Yao Yanli Xing Shulian Hu Xiaowen Xu Lei Liu Yang *
Zhanjiang Experiment Station, Chinese Academy of Tropical Agricultural Sciences, Zhanjiang, 524000
* Corresponding author, lyfull@163.com
DOI: 10.13271/j.mpb.013.002362
Abstract Saccharum arundinaceum Retz. is one of the most important wild sugarcane germplasm having strong
resistance, which is great significance for sugarcane breeding by researching and using its resistant gene. In this
research, two complete coding sequences (SaSOD-1a and SaSOD-1b, GenBank Accession number KJ001795 and
KJ001796) of Cu/Zn Superoxide Dismutase gene were cloned from Saccharum arundinaceum Retz. by blasting the
sugarcane EST database using sorghum Cu/Zn-SOD gene (GenBank Accession number XM 002445626.1) cDNA
sequence as a querying probe. SaSOD-1a gene full-length sequences were 2 473 bp, and SaSOD-1b genes 2 228 bp.
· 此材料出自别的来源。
File: src/rtl/vclk_pkg.sv
package vclk_pkg;

  typedef enum logic [1:0] {
    ST_IDLE  = 2'd0,
    ST_FETCH = 2'd1,
    ST_RUN   = 2'd2,
    ST_DONE  = 2'd3
  } vclk_state_e;

  // Round a fixed-point value up to an integer by shifting out sh fraction bits.
  function automatic logic [63:0] ceil_shift(input logic [63:0] v, input int unsigned sh);
    logic [63:0] bias;
    bias = (64'd1 << sh) - 64'd1;
    return (v + bias) >> sh;
  endfunction

  // Larger of two unsigned 64-bit values.
  function automatic logic [63:0] umax(input logic [63:0] a, input logic [63:0] b);
    return (a > b) ? a : b;
  endfunction

endpackage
Two full-length sequences contain 7 introns and encode 206 amino acid. Between these two sequences was 98.6%
similarity, there are 8 single nucleotidemutation (SNP) sites, protein 99.0% similarity, there are 2 amino acid mutation
sites. The putative SaSOD-1a and SaSOD-1b protein sequence and other species homologou s evolutionary
analysis, have shown a high conservatism. The study laid the foundation for the further understanding of the
relationship between superoxide dismutase and Saccharum arundinaceum Retz. drought tolerance.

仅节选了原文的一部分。